> [About this task]: Give back an exact copy of the lines in the records below, from the line that has "adder cells (fa/ha/maj),23,0.001539" through the line that has "46.85 | 0 |", and nothing besides.

[Source records]
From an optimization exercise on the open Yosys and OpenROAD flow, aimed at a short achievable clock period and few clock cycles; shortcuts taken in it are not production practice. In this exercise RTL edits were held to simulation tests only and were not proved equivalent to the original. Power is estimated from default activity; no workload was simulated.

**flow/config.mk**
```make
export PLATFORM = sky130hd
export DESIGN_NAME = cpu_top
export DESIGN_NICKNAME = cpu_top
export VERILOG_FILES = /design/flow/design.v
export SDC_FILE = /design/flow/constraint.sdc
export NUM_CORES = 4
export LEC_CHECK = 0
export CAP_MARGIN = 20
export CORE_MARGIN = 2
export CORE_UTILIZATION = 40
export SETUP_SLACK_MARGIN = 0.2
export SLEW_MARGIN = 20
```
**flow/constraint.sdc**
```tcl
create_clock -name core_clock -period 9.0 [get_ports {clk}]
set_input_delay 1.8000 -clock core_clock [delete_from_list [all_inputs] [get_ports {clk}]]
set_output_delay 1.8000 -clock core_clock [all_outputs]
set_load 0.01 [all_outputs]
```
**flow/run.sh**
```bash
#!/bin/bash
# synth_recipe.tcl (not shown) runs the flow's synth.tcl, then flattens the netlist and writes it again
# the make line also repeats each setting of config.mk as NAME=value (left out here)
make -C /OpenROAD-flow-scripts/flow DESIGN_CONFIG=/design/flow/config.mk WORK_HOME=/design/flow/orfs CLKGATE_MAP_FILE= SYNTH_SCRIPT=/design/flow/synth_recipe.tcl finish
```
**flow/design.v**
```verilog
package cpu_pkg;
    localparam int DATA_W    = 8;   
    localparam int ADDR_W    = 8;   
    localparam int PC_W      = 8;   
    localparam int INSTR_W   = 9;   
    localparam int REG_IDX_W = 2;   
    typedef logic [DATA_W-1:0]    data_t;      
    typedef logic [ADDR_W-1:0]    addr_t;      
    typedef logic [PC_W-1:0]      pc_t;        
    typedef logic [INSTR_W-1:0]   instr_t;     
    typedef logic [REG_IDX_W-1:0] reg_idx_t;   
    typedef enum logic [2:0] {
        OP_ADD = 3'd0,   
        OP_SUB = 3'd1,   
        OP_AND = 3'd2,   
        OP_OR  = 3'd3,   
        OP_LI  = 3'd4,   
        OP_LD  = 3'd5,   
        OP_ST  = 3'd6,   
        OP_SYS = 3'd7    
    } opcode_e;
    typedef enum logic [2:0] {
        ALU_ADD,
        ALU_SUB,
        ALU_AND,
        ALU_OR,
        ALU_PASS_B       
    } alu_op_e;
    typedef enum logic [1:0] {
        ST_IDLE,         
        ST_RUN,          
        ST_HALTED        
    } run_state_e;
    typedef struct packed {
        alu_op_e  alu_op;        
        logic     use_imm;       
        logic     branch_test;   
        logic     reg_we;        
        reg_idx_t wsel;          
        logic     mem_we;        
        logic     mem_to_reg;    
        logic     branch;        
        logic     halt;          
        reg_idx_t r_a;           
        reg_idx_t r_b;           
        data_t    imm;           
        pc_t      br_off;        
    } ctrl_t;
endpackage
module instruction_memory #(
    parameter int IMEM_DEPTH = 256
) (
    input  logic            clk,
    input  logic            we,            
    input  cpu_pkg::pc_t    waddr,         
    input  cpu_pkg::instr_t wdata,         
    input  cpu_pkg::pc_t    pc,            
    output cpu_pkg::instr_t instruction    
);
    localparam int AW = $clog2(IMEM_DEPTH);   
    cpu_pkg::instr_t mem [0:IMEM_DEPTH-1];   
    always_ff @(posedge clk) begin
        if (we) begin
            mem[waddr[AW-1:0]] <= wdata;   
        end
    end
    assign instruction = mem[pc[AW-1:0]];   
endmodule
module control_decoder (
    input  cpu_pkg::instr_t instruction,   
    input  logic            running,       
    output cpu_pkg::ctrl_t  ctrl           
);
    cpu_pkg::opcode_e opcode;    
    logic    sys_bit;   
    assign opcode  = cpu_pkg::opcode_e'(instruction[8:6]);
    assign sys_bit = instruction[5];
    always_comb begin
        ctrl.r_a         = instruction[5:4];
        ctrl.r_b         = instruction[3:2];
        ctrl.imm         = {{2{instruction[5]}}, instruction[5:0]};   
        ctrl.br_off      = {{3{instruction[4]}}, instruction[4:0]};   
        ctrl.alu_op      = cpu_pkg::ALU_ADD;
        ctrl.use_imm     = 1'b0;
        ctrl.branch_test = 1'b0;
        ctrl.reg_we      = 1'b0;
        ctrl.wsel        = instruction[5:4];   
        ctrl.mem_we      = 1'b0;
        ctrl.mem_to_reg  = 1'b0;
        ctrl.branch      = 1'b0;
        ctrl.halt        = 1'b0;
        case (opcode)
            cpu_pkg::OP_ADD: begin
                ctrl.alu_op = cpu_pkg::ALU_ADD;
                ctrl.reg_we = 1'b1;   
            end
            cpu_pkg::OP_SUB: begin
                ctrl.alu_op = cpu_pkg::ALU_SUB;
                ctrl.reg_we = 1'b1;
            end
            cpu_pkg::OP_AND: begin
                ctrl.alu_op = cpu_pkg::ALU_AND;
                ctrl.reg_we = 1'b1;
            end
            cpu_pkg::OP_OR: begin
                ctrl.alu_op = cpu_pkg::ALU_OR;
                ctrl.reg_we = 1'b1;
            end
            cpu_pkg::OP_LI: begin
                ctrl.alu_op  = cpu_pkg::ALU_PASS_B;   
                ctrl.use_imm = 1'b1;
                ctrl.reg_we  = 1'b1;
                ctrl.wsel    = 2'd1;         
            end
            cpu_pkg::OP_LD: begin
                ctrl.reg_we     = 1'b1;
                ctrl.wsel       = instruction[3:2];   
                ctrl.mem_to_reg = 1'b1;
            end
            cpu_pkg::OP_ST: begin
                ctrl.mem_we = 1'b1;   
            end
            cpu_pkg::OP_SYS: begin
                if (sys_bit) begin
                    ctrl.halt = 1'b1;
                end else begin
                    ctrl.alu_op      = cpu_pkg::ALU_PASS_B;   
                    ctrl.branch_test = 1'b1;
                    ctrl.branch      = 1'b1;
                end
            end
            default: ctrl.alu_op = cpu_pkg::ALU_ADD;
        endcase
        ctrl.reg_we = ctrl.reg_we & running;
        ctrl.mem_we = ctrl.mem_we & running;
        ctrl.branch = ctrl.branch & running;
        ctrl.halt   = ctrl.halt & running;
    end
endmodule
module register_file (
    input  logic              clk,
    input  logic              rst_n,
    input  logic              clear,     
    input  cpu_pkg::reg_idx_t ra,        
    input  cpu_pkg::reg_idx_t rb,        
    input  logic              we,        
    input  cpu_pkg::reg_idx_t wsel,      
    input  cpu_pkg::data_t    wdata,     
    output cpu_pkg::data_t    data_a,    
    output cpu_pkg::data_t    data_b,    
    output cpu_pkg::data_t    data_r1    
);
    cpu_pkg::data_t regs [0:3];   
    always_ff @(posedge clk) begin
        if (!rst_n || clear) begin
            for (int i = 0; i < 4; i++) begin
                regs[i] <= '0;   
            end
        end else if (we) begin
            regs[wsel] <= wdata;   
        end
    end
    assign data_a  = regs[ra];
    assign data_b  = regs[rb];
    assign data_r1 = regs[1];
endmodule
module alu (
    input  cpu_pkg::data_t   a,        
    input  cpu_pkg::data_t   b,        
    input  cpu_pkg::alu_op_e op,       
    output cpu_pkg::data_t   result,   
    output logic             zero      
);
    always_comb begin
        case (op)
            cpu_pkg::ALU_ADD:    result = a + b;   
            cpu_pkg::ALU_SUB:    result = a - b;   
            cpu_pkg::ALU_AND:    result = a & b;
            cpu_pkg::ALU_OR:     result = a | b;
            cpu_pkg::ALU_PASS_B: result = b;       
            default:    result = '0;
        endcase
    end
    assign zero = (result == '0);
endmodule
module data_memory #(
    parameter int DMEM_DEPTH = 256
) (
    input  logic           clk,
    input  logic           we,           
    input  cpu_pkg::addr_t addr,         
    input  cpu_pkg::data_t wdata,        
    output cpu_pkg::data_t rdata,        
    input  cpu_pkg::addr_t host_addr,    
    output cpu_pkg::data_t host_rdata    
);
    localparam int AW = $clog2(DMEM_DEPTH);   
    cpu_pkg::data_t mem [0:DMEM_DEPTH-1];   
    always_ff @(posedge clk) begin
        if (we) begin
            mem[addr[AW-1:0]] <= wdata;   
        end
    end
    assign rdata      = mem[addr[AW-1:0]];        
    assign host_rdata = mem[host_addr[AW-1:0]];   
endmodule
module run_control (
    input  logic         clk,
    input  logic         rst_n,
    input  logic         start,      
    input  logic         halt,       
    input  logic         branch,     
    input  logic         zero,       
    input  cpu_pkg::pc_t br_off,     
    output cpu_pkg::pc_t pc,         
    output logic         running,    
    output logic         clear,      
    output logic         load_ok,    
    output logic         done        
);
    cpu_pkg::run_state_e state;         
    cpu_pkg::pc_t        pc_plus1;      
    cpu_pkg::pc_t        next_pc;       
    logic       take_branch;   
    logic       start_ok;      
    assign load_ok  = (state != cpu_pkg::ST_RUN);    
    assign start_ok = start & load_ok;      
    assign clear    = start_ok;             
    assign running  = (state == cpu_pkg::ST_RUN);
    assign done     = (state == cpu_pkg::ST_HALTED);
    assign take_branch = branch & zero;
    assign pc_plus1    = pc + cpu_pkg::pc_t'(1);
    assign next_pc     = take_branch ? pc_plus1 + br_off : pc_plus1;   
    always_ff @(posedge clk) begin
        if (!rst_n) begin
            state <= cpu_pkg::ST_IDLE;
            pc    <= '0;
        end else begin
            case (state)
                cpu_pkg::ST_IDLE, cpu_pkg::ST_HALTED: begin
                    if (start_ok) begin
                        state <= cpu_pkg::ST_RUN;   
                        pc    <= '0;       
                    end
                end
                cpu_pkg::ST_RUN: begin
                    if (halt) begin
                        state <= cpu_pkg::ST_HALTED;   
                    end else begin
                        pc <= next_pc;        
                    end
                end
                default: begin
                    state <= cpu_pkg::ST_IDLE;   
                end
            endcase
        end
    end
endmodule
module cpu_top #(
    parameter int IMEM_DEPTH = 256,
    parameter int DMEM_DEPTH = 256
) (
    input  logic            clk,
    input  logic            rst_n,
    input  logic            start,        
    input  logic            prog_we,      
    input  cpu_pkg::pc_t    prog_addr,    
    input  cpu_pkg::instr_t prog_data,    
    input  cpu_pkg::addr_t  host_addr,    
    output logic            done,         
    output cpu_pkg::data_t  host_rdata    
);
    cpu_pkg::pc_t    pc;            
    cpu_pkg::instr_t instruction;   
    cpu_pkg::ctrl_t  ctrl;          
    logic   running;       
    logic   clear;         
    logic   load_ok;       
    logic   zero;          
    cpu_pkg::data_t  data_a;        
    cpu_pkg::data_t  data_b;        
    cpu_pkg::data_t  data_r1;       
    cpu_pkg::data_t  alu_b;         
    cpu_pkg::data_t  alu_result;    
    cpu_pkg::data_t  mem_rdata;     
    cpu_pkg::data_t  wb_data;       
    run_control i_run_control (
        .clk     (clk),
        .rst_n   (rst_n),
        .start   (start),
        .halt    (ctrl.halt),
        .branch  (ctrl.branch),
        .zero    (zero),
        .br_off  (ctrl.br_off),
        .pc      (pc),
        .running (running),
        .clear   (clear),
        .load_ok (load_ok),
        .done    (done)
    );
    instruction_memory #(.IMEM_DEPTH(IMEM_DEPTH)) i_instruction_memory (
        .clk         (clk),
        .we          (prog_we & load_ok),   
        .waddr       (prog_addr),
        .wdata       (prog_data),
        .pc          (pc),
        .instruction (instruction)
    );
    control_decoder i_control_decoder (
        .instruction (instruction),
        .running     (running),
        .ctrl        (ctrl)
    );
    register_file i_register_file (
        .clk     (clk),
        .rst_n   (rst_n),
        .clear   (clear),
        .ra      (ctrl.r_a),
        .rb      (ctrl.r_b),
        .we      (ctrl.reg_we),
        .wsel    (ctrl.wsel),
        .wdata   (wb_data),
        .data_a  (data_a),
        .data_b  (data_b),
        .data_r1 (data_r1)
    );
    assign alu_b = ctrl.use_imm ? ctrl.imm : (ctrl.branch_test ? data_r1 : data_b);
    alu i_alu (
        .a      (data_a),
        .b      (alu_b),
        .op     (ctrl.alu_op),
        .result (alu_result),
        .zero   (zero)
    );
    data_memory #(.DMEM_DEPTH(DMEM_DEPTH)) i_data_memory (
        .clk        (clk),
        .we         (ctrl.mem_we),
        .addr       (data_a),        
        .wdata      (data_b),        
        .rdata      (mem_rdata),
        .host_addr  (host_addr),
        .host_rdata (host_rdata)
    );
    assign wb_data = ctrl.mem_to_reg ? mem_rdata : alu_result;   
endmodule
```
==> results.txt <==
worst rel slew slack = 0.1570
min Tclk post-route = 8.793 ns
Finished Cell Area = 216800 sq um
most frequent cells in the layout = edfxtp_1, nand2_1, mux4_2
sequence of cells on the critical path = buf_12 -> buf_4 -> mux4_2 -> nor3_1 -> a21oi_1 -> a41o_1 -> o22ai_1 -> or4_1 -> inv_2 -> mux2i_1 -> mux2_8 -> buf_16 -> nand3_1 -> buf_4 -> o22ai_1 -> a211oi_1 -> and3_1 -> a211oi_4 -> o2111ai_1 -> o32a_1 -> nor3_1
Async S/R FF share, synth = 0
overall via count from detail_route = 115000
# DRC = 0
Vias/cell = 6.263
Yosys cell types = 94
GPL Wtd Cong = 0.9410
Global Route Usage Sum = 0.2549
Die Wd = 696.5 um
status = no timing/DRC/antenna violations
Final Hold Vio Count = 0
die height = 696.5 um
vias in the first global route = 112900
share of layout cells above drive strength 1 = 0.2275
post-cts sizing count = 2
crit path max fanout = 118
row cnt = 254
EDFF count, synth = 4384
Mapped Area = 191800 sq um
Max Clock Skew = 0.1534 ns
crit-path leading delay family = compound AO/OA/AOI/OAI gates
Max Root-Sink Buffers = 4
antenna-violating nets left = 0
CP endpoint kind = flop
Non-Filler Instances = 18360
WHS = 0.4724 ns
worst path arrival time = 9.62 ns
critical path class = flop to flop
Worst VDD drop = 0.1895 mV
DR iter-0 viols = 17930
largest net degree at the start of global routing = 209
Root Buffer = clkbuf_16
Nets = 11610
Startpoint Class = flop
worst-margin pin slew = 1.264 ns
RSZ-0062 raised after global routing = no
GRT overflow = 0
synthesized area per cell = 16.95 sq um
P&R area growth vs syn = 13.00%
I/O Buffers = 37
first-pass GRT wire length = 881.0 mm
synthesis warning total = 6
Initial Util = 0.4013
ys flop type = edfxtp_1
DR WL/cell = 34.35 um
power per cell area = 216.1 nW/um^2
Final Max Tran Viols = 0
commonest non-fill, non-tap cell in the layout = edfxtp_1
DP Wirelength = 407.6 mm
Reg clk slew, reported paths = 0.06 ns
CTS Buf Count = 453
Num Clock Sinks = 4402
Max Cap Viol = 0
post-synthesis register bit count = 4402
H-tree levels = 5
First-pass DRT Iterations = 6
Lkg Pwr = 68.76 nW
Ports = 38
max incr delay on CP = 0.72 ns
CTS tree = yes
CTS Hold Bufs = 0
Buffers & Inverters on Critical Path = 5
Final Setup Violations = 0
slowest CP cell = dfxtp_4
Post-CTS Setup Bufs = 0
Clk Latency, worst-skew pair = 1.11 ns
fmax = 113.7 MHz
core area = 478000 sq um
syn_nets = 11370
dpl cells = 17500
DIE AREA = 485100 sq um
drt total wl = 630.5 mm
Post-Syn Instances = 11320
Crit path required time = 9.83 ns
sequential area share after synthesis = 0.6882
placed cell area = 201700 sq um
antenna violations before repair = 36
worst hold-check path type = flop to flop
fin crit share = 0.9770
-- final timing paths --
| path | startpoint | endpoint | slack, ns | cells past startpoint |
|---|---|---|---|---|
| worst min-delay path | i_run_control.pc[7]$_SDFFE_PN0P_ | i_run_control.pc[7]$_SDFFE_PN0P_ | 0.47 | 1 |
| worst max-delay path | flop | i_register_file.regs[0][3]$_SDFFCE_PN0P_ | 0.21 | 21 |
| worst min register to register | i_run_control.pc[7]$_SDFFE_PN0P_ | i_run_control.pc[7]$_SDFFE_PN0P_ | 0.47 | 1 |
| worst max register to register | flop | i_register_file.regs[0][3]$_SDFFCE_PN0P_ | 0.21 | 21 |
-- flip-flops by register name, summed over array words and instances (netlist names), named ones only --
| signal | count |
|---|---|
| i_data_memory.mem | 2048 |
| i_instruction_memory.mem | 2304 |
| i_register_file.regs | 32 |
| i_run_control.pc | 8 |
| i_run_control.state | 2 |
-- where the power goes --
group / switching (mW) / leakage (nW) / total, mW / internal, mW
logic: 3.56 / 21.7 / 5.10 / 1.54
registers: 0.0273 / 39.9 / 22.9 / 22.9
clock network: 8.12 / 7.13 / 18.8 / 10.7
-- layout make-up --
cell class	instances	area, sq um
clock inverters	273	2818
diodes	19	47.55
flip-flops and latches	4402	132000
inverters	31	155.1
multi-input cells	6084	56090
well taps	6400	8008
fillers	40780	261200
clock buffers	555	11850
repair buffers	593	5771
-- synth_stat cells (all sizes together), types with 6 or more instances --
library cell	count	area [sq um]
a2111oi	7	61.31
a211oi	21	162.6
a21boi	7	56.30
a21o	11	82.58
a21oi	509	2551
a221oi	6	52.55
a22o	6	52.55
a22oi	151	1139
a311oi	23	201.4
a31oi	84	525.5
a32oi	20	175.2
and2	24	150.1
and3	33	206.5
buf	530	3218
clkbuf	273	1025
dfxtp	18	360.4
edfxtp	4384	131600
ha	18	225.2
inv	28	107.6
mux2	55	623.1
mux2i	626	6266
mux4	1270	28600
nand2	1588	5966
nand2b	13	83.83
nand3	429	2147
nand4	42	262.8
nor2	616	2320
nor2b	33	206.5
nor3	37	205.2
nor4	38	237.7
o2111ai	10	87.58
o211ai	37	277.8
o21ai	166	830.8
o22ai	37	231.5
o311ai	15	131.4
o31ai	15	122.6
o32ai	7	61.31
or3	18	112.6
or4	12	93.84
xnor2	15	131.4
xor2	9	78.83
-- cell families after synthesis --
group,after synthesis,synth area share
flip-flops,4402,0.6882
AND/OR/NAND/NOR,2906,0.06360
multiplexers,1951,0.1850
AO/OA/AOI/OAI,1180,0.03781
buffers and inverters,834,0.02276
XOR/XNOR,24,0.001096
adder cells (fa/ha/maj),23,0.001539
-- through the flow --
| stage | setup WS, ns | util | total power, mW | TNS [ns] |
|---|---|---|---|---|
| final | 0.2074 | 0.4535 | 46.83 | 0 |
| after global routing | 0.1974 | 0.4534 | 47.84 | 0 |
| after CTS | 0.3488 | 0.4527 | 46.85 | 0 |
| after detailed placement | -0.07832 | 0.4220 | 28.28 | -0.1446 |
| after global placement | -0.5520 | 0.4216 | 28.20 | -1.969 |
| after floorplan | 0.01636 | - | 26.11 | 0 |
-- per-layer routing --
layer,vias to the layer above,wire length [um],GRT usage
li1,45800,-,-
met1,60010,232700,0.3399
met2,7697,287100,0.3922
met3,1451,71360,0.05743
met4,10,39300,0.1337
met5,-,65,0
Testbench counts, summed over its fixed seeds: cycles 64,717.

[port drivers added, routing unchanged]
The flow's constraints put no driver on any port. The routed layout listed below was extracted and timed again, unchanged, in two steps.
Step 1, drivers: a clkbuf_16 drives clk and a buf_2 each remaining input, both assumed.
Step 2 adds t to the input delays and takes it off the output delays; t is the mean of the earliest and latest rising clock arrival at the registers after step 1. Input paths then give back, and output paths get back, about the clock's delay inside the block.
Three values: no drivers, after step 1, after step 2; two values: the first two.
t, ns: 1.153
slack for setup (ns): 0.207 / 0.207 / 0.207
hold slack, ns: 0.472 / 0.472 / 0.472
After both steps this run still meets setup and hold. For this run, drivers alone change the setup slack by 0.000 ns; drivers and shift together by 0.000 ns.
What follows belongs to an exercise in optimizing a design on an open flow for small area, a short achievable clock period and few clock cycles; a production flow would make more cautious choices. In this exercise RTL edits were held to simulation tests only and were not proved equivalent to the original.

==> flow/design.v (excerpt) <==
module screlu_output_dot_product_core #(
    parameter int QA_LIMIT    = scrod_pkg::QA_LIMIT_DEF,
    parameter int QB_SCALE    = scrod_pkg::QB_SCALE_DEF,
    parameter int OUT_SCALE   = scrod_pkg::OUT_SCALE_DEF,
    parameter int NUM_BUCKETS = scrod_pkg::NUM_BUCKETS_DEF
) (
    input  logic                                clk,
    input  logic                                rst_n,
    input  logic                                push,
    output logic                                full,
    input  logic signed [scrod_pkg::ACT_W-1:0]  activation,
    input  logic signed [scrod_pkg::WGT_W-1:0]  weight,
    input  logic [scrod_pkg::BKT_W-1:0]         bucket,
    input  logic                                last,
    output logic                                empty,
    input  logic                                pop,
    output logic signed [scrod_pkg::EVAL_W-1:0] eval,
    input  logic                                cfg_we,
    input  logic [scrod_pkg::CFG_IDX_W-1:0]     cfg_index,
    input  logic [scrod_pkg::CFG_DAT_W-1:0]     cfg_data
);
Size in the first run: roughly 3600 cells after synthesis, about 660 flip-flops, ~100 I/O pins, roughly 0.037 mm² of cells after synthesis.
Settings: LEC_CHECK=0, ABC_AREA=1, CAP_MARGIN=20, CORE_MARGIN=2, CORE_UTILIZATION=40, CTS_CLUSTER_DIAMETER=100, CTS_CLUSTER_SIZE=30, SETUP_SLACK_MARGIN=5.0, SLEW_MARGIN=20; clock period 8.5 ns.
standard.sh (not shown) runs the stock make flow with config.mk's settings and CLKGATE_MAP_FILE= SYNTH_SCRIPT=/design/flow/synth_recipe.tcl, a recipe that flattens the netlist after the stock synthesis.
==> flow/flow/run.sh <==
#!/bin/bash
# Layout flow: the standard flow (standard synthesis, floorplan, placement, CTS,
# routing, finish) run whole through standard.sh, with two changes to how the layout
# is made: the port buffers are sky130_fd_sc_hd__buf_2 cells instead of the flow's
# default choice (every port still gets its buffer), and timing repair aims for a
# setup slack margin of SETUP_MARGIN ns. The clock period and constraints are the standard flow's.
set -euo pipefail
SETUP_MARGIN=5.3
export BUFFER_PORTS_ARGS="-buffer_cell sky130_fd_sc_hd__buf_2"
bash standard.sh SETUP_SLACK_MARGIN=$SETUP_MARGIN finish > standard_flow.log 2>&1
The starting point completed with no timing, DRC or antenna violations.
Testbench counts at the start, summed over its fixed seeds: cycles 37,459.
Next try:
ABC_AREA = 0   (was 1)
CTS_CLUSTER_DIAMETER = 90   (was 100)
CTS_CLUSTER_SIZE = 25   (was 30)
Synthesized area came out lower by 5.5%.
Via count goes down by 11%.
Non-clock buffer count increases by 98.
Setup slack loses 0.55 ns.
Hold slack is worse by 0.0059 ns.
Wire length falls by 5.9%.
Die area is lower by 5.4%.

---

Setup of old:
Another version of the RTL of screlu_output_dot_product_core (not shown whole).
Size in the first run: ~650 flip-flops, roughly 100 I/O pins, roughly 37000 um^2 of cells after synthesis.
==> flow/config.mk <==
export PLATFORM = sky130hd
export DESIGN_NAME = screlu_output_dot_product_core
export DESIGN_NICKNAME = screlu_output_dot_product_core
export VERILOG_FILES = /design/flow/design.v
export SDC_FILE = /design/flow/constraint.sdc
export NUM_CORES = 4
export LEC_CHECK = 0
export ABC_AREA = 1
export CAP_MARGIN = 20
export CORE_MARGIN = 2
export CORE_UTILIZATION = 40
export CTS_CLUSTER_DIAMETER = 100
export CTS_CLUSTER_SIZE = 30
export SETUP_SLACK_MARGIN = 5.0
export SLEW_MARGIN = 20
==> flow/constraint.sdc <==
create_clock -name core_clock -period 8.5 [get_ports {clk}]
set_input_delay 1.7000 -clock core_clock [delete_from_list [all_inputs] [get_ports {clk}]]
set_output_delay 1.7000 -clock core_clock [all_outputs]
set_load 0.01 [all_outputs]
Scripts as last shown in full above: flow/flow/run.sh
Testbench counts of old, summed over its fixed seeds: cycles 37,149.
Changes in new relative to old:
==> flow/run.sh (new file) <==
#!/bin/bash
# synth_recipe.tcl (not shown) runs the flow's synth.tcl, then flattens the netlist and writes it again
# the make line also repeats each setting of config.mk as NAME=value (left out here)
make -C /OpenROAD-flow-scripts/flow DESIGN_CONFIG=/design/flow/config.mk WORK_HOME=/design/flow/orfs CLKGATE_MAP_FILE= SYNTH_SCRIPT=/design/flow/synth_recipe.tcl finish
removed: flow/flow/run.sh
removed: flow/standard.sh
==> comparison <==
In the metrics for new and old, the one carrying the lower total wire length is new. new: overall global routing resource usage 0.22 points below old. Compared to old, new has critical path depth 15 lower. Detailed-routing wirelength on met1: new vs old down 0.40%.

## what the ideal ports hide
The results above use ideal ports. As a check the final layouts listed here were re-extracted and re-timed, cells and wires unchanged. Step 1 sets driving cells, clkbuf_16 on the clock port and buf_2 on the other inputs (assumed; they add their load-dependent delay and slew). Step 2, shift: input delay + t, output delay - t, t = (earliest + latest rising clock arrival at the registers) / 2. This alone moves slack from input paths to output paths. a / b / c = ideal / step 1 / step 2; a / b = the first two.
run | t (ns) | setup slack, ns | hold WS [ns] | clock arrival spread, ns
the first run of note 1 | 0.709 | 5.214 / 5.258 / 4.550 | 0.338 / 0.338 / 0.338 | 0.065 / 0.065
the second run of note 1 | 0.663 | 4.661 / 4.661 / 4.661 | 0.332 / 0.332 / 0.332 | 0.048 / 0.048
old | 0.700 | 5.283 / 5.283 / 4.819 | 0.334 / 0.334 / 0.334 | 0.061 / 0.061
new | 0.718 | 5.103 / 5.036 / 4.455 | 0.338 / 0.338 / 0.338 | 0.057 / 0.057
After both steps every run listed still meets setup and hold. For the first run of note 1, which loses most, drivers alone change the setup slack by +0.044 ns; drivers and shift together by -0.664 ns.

> [Task solution]:
adder cells (fa/ha/maj),23,0.001539
-- through the flow --
| stage | setup WS, ns | util | total power, mW | TNS [ns] |
|---|---|---|---|---|
| final | 0.2074 | 0.4535 | 46.83 | 0 |
| after global routing | 0.1974 | 0.4534 | 47.84 | 0 |
| after CTS | 0.3488 | 0.4527 | 46.85 | 0 |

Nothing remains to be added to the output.